概要

テキサス州のグレッグ・アボット知事は8月3日、送電網運営者ERCOT(Electric Reliability Council of Texas)と州公益事業委員会(PUCT)に対し、電力網への接続を申請しているデータセンタープロジェクトを対象とした包括的な監査の実施を指示した。対象は250〜300件、主にデータセンター案件で、その将来的な電力需要の合計は200ギガワットに達する。これは前月に記録されたERCOTのピーク需要の2倍以上に相当する規模であり、AIブームに伴う電力インフラへの圧力がテキサス州で政治問題化していることを示している。ERCOTの接続申請キューには合計1,800件以上(うち9割がデータセンター)が並んでおり、その潜在需要は474ギガワット超と、州のピーク需要の5倍規模に膨れ上がっている。

監査の内容と対象

監査では、開発事業者に対し以下の情報開示が求められる。

  • 受給している税制優遇措置の内容
  • 電力消費計画および自家発電計画
  • 水使用量と冷却設備の運用状況
  • 地域社会への影響を軽減するための取り組み
  • 施設の所有関係

アボット知事は「(データセンター事業者は)テキサスの一般家庭にコストを転嫁したり、生活の質に悪影響を及ぼしたりしてはならない」と述べており、急増するデータセンター需要が既存の電力利用者に負担を強いることのないよう、透明性を確保する狙いがあるとみられる。監査の完了には数か月を要する見込みで、ERCOTは通常の接続検討プロセスに先立ち、この監査を最優先事項として扱うとしている。最初のバッチ調査は2027年4月までの完了を目指すという。

政治的背景と業界の反応

背景には、データセンター開発の急拡大に対する州内の反発の高まりがある。一方で、少なくとも43社のデータセンター関連企業がアボット知事のこの方針を公に支持しており、業界側も一定の理解を示している格好だ。また、ERCOTが計画する765キロボルトの新設送電線についても、土地所有者からの強い反対に直面しており、州議会議員やダン・パトリック副知事は、議会による審査が済むまで許可を出さないよう求めている。

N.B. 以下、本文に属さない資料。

`src/rtl/cacheline_burst_adaptor.sv`:
```
// Memory-side adaptor: turns one cache line fill/writeback into a burst of beats
// and returns a single-cycle completion pulse with the assembled line.
module cacheline_burst_adaptor #(
    parameter int LINE_W   = 256,
    parameter int BURST_W  = 64,
    parameter int OFFSET_W = 5
) (
    input  logic               clk,
    input  logic               rst_n,
    input  logic               line_read_i,
    input  logic               line_write_i,
    input  logic [31:0]        line_addr_i,
    input  logic [LINE_W-1:0]  line_i,
    output logic [LINE_W-1:0]  line_o,
    output logic               line_resp_o,
    output logic               mem_read_o,
    output logic               mem_write_o,
    output logic [31:0]        mem_address_o,
    output logic [BURST_W-1:0] burst_o,
    input  logic [BURST_W-1:0] burst_i,
    input  logic               mem_resp_i
);

    localparam int BEATS = LINE_W / BURST_W;
    localparam int CNT_W = (BEATS > 1) ? $clog2(BEATS) : 1;
    localparam logic [CNT_W-1:0] LAST_BEAT = CNT_W'(BEATS - 1);

    typedef enum logic [1:0] {
        ST_IDLE  = 2'd0,
        ST_WRITE = 2'd1,
        ST_READ  = 2'd2,
        ST_DONE  = 2'd3
    } state_t;

    state_t              state_r;
    logic [CNT_W-1:0]    count_r;
    logic [LINE_W-1:0]   buf_r;
    logic [31:0]         addr_r;
    logic [BURST_W-1:0]  burst_r;
    logic                mem_read_r;
    logic                mem_write_r;
    logic                resp_r;

    logic [31:0]         aligned_addr_s;
    logic [CNT_W-1:0]    next_cnt_s;
    logic                unused_offset_s;

    // Select beat idx of a line (beat 0 = least significant bits).
    function automatic logic [BURST_W-1:0] beat_of(input logic [LINE_W-1:0] line,
                                                   input logic [CNT_W-1:0]  idx);
        logic [BURST_W-1:0] res;
        res = {BURST_W{1'b0}};
        for (int b = 0; b < BEATS; b++) begin
            if (idx == CNT_W'(b)) begin
                res = line[b*BURST_W +: BURST_W];
            end
        end
        return res;
    endfunction

    // Return line with beat idx replaced by beat.
    function automatic logic [LINE_W-1:0] insert_beat(input logic [LINE_W-1:0]  line,
                                                      input logic [CNT_W-1:0]   idx,
                                                      input logic [BURST_W-1:0] beat);
        logic [LINE_W-1:0] res;
        res = line;
        for (int b = 0; b < BEATS; b++) begin
            if (idx == CNT_W'(b)) begin
                res[b*BURST_W +: BURST_W] = beat;
            end
        end
        return res;
    endfunction

    assign aligned_addr_s  = {line_addr_i[31:OFFSET_W], {OFFSET_W{1'b0}}};
    assign next_cnt_s      = count_r + CNT_W'(1);
    assign unused_offset_s = ^line_addr_i[OFFSET_W-1:0];

    // Burst sequencer: accepts a request in IDLE, walks the beats, then pulses resp.
    always_ff @(posedge clk or negedge rst_n) begin
        if (!rst_n) begin
            state_r     <= ST_IDLE;
            count_r     <= {CNT_W{1'b0}};
            buf_r       <= {LINE_W{1'b0}};
            addr_r      <= 32'h0000_0000;
            burst_r     <= {BURST_W{1'b0}};
            mem_read_r  <= 1'b0;
            mem_write_r <= 1'b0;
            resp_r      <= 1'b0;
        end else begin
            case (state_r)
                ST_IDLE: begin
                    resp_r <= 1'b0;
                    // Writeback wins; a concurrent fill stays pending at the cache.
                    if (line_write_i) begin
                        state_r     <= ST_WRITE;
                        mem_write_r <= 1'b1;
                        addr_r      <= aligned_addr_s;
                        buf_r       <= line_i;
                        burst_r     <= line_i[BURST_W-1:0];
                        count_r     <= {CNT_W{1'b0}};
                    end else if (line_read_i) begin
                        state_r    <= ST_READ;
                        mem_read_r <= 1'b1;
                        addr_r     <= aligned_addr_s;
                        count_r    <= {CNT_W{1'b0}};
                    end else begin
                        state_r <= ST_IDLE;
                    end
                end
                ST_WRITE: begin
                    if (mem_resp_i) begin
                        count_r <= next_cnt_s;
                        if (count_r == LAST_BEAT) begin
                            state_r     <= ST_DONE;
                            mem_write_r <= 1'b0;
                            resp_r      <= 1'b1;
                            burst_r     <= {BURST_W{1'b0}};
                        end else begin
                            burst_r <= beat_of(buf_r, next_cnt_s);
                        end
                    end else begin
                        count_r <= count_r;
                    end
                end
                ST_READ: begin
                    if (mem_resp_i) begin
                        buf_r   <= insert_beat(buf_r, count_r, burst_i);
                        count_r <= next_cnt_s;
                        if (count_r == LAST_BEAT) begin
                            state_r    <= ST_DONE;
                            mem_read_r <= 1'b0;
                            resp_r     <= 1'b1;
                        end else begin
                            state_r <= ST_READ;
                        end
                    end else begin
                        count_r <= count_r;
                    end
                end
                ST_DONE: begin
                    resp_r  <= 1'b0;
                    state_r <= ST_IDLE;
                end
                default: begin
                    state_r     <= ST_IDLE;
                    count_r     <= {CNT_W{1'b0}};
                    mem_read_r  <= 1'b0;
                    mem_write_r <= 1'b0;
                    resp_r      <= 1'b0;
                end
            endcase
        end
    end

    assign line_o        = buf_r;
    assign line_resp_o   = resp_r;
    assign mem_read_o    = mem_read_r;
    assign mem_write_o   = mem_write_r;
    assign mem_address_o = addr_r;
    assign burst_o       = burst_r;

endmodule

```
`config.mk`:
```
export PLATFORM = sky130hd
export DESIGN_NAME = cacheline_burst_adaptor
export DESIGN_NICKNAME = d
export VERILOG_FILES = /design/src/rtl/cacheline_burst_adaptor.sv
export SDC_FILE = /design/constraint.sdc
export NUM_CORES = 1
export LEC_CHECK = 0
export ABC_AREA = 1
export BUFFER_PORTS_ARGS = -buffer_cell sky130_fd_sc_hd__buf_2
export CAP_MARGIN = 20
export CORE_AREA = 2 2 280 282
export CTS_BUF_LIST = sky130_fd_sc_hd__clkbuf_16
export CTS_CLUSTER_SIZE = 20
export DETAILED_ROUTE_END_ITERATION = 16
export DIE_AREA = 0 0 282 284
export GPL_ROUTABILITY_DRIVEN = 1
export HOLD_SLACK_MARGIN = 0.12
export SETUP_SLACK_MARGIN = 0.15
export SLEW_MARGIN = 20
export SYNTH_ARGS = -nofsm -noshare
export SYNTH_HDL_FRONTEND = slang
export SYNTH_SLANG_ARGS = --single-unit
```
`constraint.sdc`:
```
create_clock -name clk -period 2.5 [get_ports clk]
set_clock_uncertainty 0.15 [all_clocks]
set_input_delay 0.25 -clock clk [delete_from_list [all_inputs] [get_ports clk]]
set_output_delay 0.25 -clock clk [all_outputs]
set_load 0.01 [all_outputs]
```
==> results by group, run 1 <==
STA
  • Period utilisation layout: 0.894
  • Worst-margin pin slew: 769 ps
  • Fmax: 0.448 GHz
  • RSZ-0062 raised after global routing: no
  • TNS Setup: 0 ps
  • Crit path time final: 2230 ps
  • Worst hold slack: 281 ps
  • Max-slew violation count: 0
  • Endpoints failing setup: 0
  • Endpoints failing hold: 0
  • Worst slew margin: 0.487
  • Worst Slack Setup Final: 266 ps

Logic synthesis
  • Mean post-synth cell area: 7.10 µm²
  • Ys Warns: 0
  • Post-synthesis async set-or-reset flop share: 1.00
  • Count leader, synth: nand2_1
  • Post-synth top cells: 853 x nand2_1, 392 x inv_1, 385 x a21oi_1, 354 x dfrtp_1, 160 x o21ai_1
  • Post-synthesis cell area: 19000 µm²
  • Synth Flop Type: dfrtp_1
  • Post-synth EDFFs: 0
  • Register area share after synthesis: 0.465
  • Cells after Synth: 2681
  • Yosys cell types: 24
  • Synth area leader: dfrtp_1
  • Number of synthesized register bits: 354
  • Ranking of synthesized cells by area: dfrtp_1 47%, nand2_1 17%, a21oi_1 10%
  • Yosys top cell area share: 0.465

Route
  • Remaining DRCs: 0
  • Routed vias: 21.9k
  • Antenna Nets Post-Route: 0
  • Initial drt markers: 1631
  • Drt first pass iters: 5
  • Vias per Instance: 4.61
  • WL per Instance: 18.5 µm
  • Detailed Route WL: 88100 µm

Worst setup path
  • Worst Reg-to-Reg Cells: 8
  • Dominant delay contributor by cell family on the critical path: buffers and inverters
  • Data arrival, critical path: 2590 ps
  • Crit path max fanout: 20
  • Reg-to-Reg End: line_o[238]
  • Crit path launch type: flop
  • WS Path Type: flop to flop
  • CP most frequent cell: nand2_1
  • Slowest cell on the critical path: dlygate4sd3_1
  • Crit end category: flop
  • Crit-path cells: inv_2 > ha_4 > buf_6 > nand2_1 > nand2_1 > dlygate4sd3_1 > nand2_1 > o21ai_1
  • Reg2reg setup slack: 270 ps
  • Req. time, crit path: 2860 ps
  • WP buf/inv: 3
  • Slowest cell delay on critical path: 570 ps
  • Reg2Reg Launch Point: state_r[0]

Worst hold path
  • Hold crit path type: input pin to flop
  • WHS Endpoint: mem_address_o[10]
  • Startpoint of the worst hold path: line_addr_i[10]
  • Hold Path Stages: 3

Clock tree
  • Clk Latency, worst-skew pair: 580 ps
  • Root Buffer: clkbuf_16
  • CTS tree: built
  • # clock sinks: 354
  • Clock buffer depth: 3
  • CTS buffer count: 43
  • Reg clk slew, reported paths: 60 ps
  • Number of H-tree levels: 2

Finish
  • Share of post-route cells with drive strength above 1: 0.233
  • Antenna Cells: 0
  • Synth-to-Final Area Change: 52.5%
  • Nets: 4062

Die
  • Die area: 80100 µm²
  • Die Wd: 282 µm
  • Initial Util: 0.247
  • Die height: 284 µm
  • CORE AREA: 77000 µm²
  • Num rows: 102
  • Ports: 712

Global routing
  • First-pass GRT wire length: 131000 µm
  • Largest net degree at the start of global routing: 95
  • Initial antenna violation count: 3
  • Total grt overflow: 0
  • GRT Overall Usage: 0.212
  • Vias in the first global route: 21.8k

Place
  • Pre-CTS setup slack: 219 ps
  • Final GP Congestion: 0.889
  • PortBufs: 701
  • Post-DP HPWL: 58600 µm

Pwr
  • PD cells: 1390 nW/µm²
  • Leak: 0.0160 µW
  • Maximum VDD drop: 0.968 mV

Run status
  • Status: complete, no violations

Run
  • Max-cap violations: 0
## worst max path at each step
stage	start	endpoint	slack, ps	depth (start not counted)
finish	state_r[0]	line_o[238]	270	8
global route	state_r[0]	line_o[247]	180	9
CTS	state_r[0]	line_o[188]	170	8
detailed placement	state_r[0]	line_o[0]	220	7
global placement	state_r[0]	line_o[216]	220	8
floorplan	count_r[0]	burst_o[30]	690	8
## sequential cells by signal (all words and copies together), names as in the netlist
register       flops
mem_read_o         1
burst_o           64
mem_write_o        1
count_r            2
line_resp_o        1
line_o           256
mem_address_o     27
state_r            2
## power breakdown
part	switching (µW)	internal (µW)	total, µW
clock network	2670	3230	5900
registers	2080	8730	10800
logic	15400	8370	23700
## repair_timing
| action | 4_1_cts | 5_1_grt |
|---|---|---|
| gates resized for setup | 0 | 11 |
| hold endpoints to repair | 708 | 0 |
| hold buffers | 377 | 0 |
| endpoints found under the setup margin | 0 | 190 |
| buffers inserted | 0 | 3 |
## tightest hold or removal path, stage by stage
cell and delay [ps]:
dlygate4sd3_1 520, buf_2 90, mux2_2 120
## cell usage in the layout (no fill, tap or decap), types with 5 or more instances in the layout
cell	n
conb_1	5
nand2_1	848
clkinv_1	6
o21ai_1	160
a21oi_1	385
buf_2	700
inv_2	7
clkinv_2	6
nand3_1	68
buf_12	29
dfrtp_1	353
o21ai_0	101
clkbuf_16	45
ha_1	5
nor2_1	139
dlygate4sd3_1	377
ha_4	6
inv_1	403
mux2_2	27
buf_4	23
## through the flow
stage | cell area (µm²) | util | total power [µW] | instances
6_report | 29000 | 0.377 | 40400 | 4761
5_1_grt | 29000 | 0.377 | 43600 | 4761
4_1_cts | 28900 | 0.376 | 40100 | 4756
3_5_place_dp | 23900 | 0.310 | 33300 | 4306
3_3_place_gp | 23900 | 0.310 | 33000 | 4306
2_1_floorplan | 19100 | - | 24000 | 2685
## metal layers
metal	global-route usage	up-vias	part of all wire
met5	0	-	0.00045
met4	0.116	6	0.057
met3	0.0395	306	0.073
met2	0.346	1075	0.47
met1	0.261	10200	0.40
li1	-	10400	-
## layout make-up
type,count,area [µm²]
multi-input combinational,1759,7960
clock buffer,43,1080
tap,1040,1300
inverter,399,1510
fill,7852,47900
timing repair buffer,1136,8160
clock inverter,30,191
sequential,354,8860
## logic make-up (layout without fill, tap and decap cells)
group	count (synthesis)	after routing	share of synthesized area
AO/OA/AOI/OAI	649	649	0.171
adder cells (fa/ha/maj)	12	12	0.00788
buffers and inverters	572	1608	0.124
flip-flops	354	354	0.465
multiplexers	27	27	0.0160
other	1	5	0.000197
AND/OR/NAND/NOR	1066	1066	0.216
Note: power is estimated with default switching activity, not from simulation.
==> run 2: changes to the inputs <==
Settings changed: RECOVER_POWER set to 25.
==> run 2 against run 1 <==
  * Combinational power down 2%
  * Die area unchanged
  * Register-to-register slack barely moved
==> results by group, run 2 (synthesized netlist as in run 1, its figures left out) <==
Global routing
  • Vias in the first global route: 21.8k
  • GRT Overall Usage: 0.212
  • Total grt overflow: 0
  • Initial antenna violation count: 3
  • First-pass GRT wire length: 131000 µm
  • Largest net degree at the start of global routing: 95

Worst setup path
  • Data arrival, critical path: 2590 ps
  • CP most frequent cell: nand2_1
  • Crit-path cells: inv_2 > ha_4 > buf_6 > nand2_1 > nand2_1 > dlygate4sd3_1 > nand2_1 > o21ai_1
  • Slowest cell on the critical path: dlygate4sd3_1
  • Crit path max fanout: 20
  • WS Path Type: flop to flop
  • Req. time, crit path: 2860 ps
  • Dominant delay contributor by cell family on the critical path: buffers and inverters
  • WP buf/inv: 3
  • Slowest cell delay on critical path: 570 ps
  • Crit path launch type: flop
  • Crit end category: flop

Run status
  • Status: complete, no violations

Clock tree
  • Clk Latency, worst-skew pair: 580 ps
  • CTS buffer count: 43
  • Clock buffer depth: 3
  • CTS tree: built
  • Reg clk slew, reported paths: 60 ps
  • # clock sinks: 354
  • Number of H-tree levels: 2
  • Root Buffer: clkbuf_16

Die
  • Die area: 80100 µm²
  • Die height: 284 µm
  • Initial Util: 0.247
  • Num rows: 102
  • Die Wd: 282 µm
  • CORE AREA: 77000 µm²
  • Ports: 712

Place
  • Post-DP HPWL: 58600 µm
  • PortBufs: 701
  • Final GP Congestion: 0.889
  • Placed cells: 4306

STA
  • Fmax: 0.449 GHz
  • Endpoints failing setup: 0
  • Worst-margin pin slew: 984 ps
  • RSZ-0062 raised after global routing: no
  • Worst slew margin: 0.344
  • TNS Setup: 0 ps
  • Crit path time final: 2230 ps
  • Max-slew violation count: 0
  • Period utilisation layout: 0.891
  • Endpoints failing hold: 0
  • Worst hold slack: 283 ps

Run
  • Max-cap violations: 0

Pwr
  • Maximum VDD drop: 0.958 mV
  • PD cells: 1390 nW/µm²
  • Leak: 0.0153 µW

Worst hold path
  • Hold crit path type: input pin to flop

Finish
  • Share of post-route cells with drive strength above 1: 0.176
  • Fin cells: 4762
  • Nets: 4062
  • Synth-to-Final Area Change: 51.1%
  • Commonest non-fill, non-tap cell in the layout: nand2_1
  • Most frequent cells in the layout: 848 x nand2_1, 490 x buf_2, 403 x inv_1
  • Largest register FFs: 256

Route
  • Detailed Route WL: 88300 µm
  • WL per Instance: 18.6 µm
  • Routed vias: 22.0k
  • Drt first pass iters: 6
  • Initial drt markers: 1601
  • Antenna Nets Post-Route: 0
  • Vias per Instance: 4.61
  • Remaining DRCs: 0
## run 2: power breakdown
| part | internal (µW) | total (µW) | switching [µW] |
|---|---|---|---|
| combinational | 7920 | 23300 | 15300 |
| sequential | 8730 | 10900 | 2140 |
| clock | 3230 | 5910 | 2680 |
| total | 19900 | 40000 | 20200 |
## run 2: what timing repair did
action                     4_1_cts  5_1_grt
resized for setup                0       11
setup buffers                    0        3
setup endpoints to repair        0      190
hold endpoints to repair       708        0
hold buffers                   377        0
## run 2: per-stage QoR
stage | setup WS, ps | utilization | total power, µW | cell area, µm²
3_5_place_dp | 219 | 0.310 | 33300 | 23900
2_1_floorplan | 687 | - | 24000 | 19100
6_report | 273 | 0.374 | 40000 | 28800
5_1_grt | 177 | 0.374 | 43300 | 28800
3_3_place_gp | 224 | 0.310 | 33000 | 23900
4_1_cts | 169 | 0.376 | 40100 | 28900
## run 2: cell type report
cell class,count,area (µm²)
clock inverters,30,191
fillers,7974,48200
flip-flops and latches,354,8860
clock buffers,43,1080
multi-input cells,1759,7960
repair buffers,1136,7880
inverters,399,1510
well taps,1040,1300
diodes,1,2.50
## run 2: path summary, 6_finish.rpt
check / start / slack [ps] / endpoint / cells after the start
min in group asynchronous: rst_n / 790 / burst_o[9] / 3
max in group asynchronous: rst_n / 480 / mem_address_o[27] / 4
worst max-delay path: state_r[0] / 270 / line_o[238] / 8
worst min-delay path: line_addr_i[10] / 280 / mem_address_o[10] / 3
worst max register to register: state_r[0] / 270 / line_o[238] / 8
worst min register to register: mem_write_o / 340 / mem_write_o / 2
## run 2: worst reg2reg max path, delay by kind of cell (launching register included)
family,cells,cell delay [ps]
AOI/OAI and AO/OA,1,80
adders and majority gates,1,240
buffers and inverters,3,940
DFF,1,450
and+or+nand+nor,3,280
## run 2: layer usage
metal  part of all wire  vias to the layer above  GRT usage
met5            0.00045                        -          0
met4              0.054                        6      0.116
met3              0.078                      290     0.0395
met2               0.47                     1113      0.346
met1               0.40                    10200      0.261
li1                   -                    10400          -
==> run 3: changes to the inputs <==
Settings changed: CORE_AREA 2 2 280 282 to 2 2 275 277, DIE_AREA 0 0 282 284 to 0 0 277 279.
==> run 3 against run 2 <==
  * The run now ends with max-capacitance violations, max-slew violations left
  * Cell count fell by 1.9%
  * Worst setup slack improved by 3.8 ps
  * Largest cell class unchanged
  * Sequential power barely moved
  * Routed wire length fell by 1.5%
  * Critical endpoint is now line_o[65]
  * Clock-buffer cell count rose by 1
  * Non-clock buffer count fell by 27
  * First-iteration DRC count rose by 3.9%
  * Cell area fell by 0.48%
==> results by group, run 3 (synthesized netlist as in run 1, its figures left out) <==
Worst setup path
  • Crit path launch type: flop
  • Crit path max fanout: 36
  • CP most frequent cell: nor2_1
  • WS Path Type: flop to flop
  • Data arrival, critical path: 2500 ps
  • Crit-path cells: inv_1 > ha_4 > inv_8 > nor2_1 > nor2_1 > nand2_4 > buf_4 > nand2_1 > o21ai_0
  • Slowest cell delay on critical path: 430 ps
  • Crit end category: flop
  • Slowest cell on the critical path: dfrtp_1
  • Req. time, crit path: 2780 ps

Place
  • Pre-CTS setup slack: 227 ps
  • PortBufs: 701
  • Placed cells: 4237
  • Final GP Congestion: 0.911
  • Post-DP HPWL: 58400 µm

Finish
  • Share of post-route cells with drive strength above 1: 0.230
  • Commonest non-fill, non-tap cell in the layout: nand2_1
  • Nets: 4035
  • Fin cells: 4671
  • Most frequent cells in the layout: 849 x nand2_1, 700 x buf_2, 404 x inv_1
  • Synth-to-Final Area Change: 50.3%
  • Final core utilization: 0.387
  • Largest register FFs: 256

Pwr
  • Leak: 0.0158 µW
  • Total Power: 39900 µW
  • Maximum VDD drop: 1.09 mV
  • PD cells: 1390 nW/µm²

Route
  • Vias per Instance: 4.66
  • Remaining DRCs: 0
  • Antenna Nets Post-Route: 0
  • Drt first pass iters: 7
  • Initial drt markers: 1663
  • Routed vias: 21.7k
  • Detailed Route WL: 87000 µm
  • WL per Instance: 18.6 µm

STA
  • Fmax: 0.450 GHz
  • Period utilisation layout: 0.889
  • Worst slew margin: -0.0910
  • Crit path time final: 2220 ps
  • RSZ-0062 raised after global routing: yes
  • Endpoints failing setup: 0
  • Endpoints failing hold: 0
  • TNS Setup: 0 ps
  • Worst-margin pin slew: 1630 ps
  • Max-slew violation count: 31
  • Worst Slack Setup Final: 276 ps

Global routing
  • Initial antenna violation count: 4
  • First-pass GRT wire length: 129000 µm
  • Vias in the first global route: 21.8k
  • Total grt overflow: 0
  • GRT Overall Usage: 0.216
  • Largest net degree at the start of global routing: 108

Die
  • Die height: 279 µm
  • Ports: 712
  • CORE AREA: 74100 µm²
  • Initial Util: 0.257
  • Num rows: 100
  • Die Wd: 277 µm
  • Die area: 77300 µm²

Clock tree
  • # clock sinks: 354
  • Number of H-tree levels: 2
  • Clock buffer depth: 3
  • CTS tree: built
  • Reg clk slew, reported paths: 60 ps
  • CTS buffer count: 43
  • Clk Latency, worst-skew pair: 580 ps
  • Root Buffer: clkbuf_16

Run status
  • Status: finished, violations left
  • Failing checks: max-capacitance violations, max-slew violations

Run
  • Max-cap violations: 1

Worst hold path
  • Hold crit path type: input pin to flop
==> run 3: changes by cell type in the layout (fill, tap and decap cells not counted), sizes merged <==
cell,delta
dlygate4sd3,-26
diode,+4
bufinv,+1
clkinvlp,-1
buf,+201
clkinv,+6
dlymetal6s2s,+1
inv,-4
clkbuf,-202
==> run 3: through the flow <==
step	hold slack, ps	instance area [µm²]
2_1_floorplan	-196	19100
3_3_place_gp	49.1	23800
3_5_place_dp	56.5	23800
4_1_cts	208	28700
5_1_grt	272	28600
6_report	292	28600
==> run 3: where the power goes <==
part,switching (µW),total (µW),internal (µW)
Combinational,15100,23000,7960
Clock,2610,5980,3370
Sequential,2160,10900,8720
==> run 3: critical path, delay by kind of cell (launching register included) <==
family | cells | cell delay (ps)
AO/OA/AOI/OAI | 1 | 70
adder cells (fa/ha/maj) | 1 | 210
buffers and inverters | 3 | 640
flip-flops | 1 | 430
AND/OR/NAND/NOR | 4 | 540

データセンターの電力需要問題は、送電インフラ整備を巡る政治的対立とも絡み合いながら、テキサス州の重要な政策課題となりつつある。

今後の見通し

今回の監査は、AI関連投資の急拡大によって電力網への接続要請が実需をはるかに上回る規模で殺到している現状に対し、州が実態把握とコントロールを試みる動きと位置づけられる。監査結果は今後の接続許可の可否やインフラ投資の優先順位付けに影響を与える可能性が高く、テキサス州に限らず、AI向けデータセンターの電力需要が急増する他州・他地域における規制のあり方にも波及する可能性がある。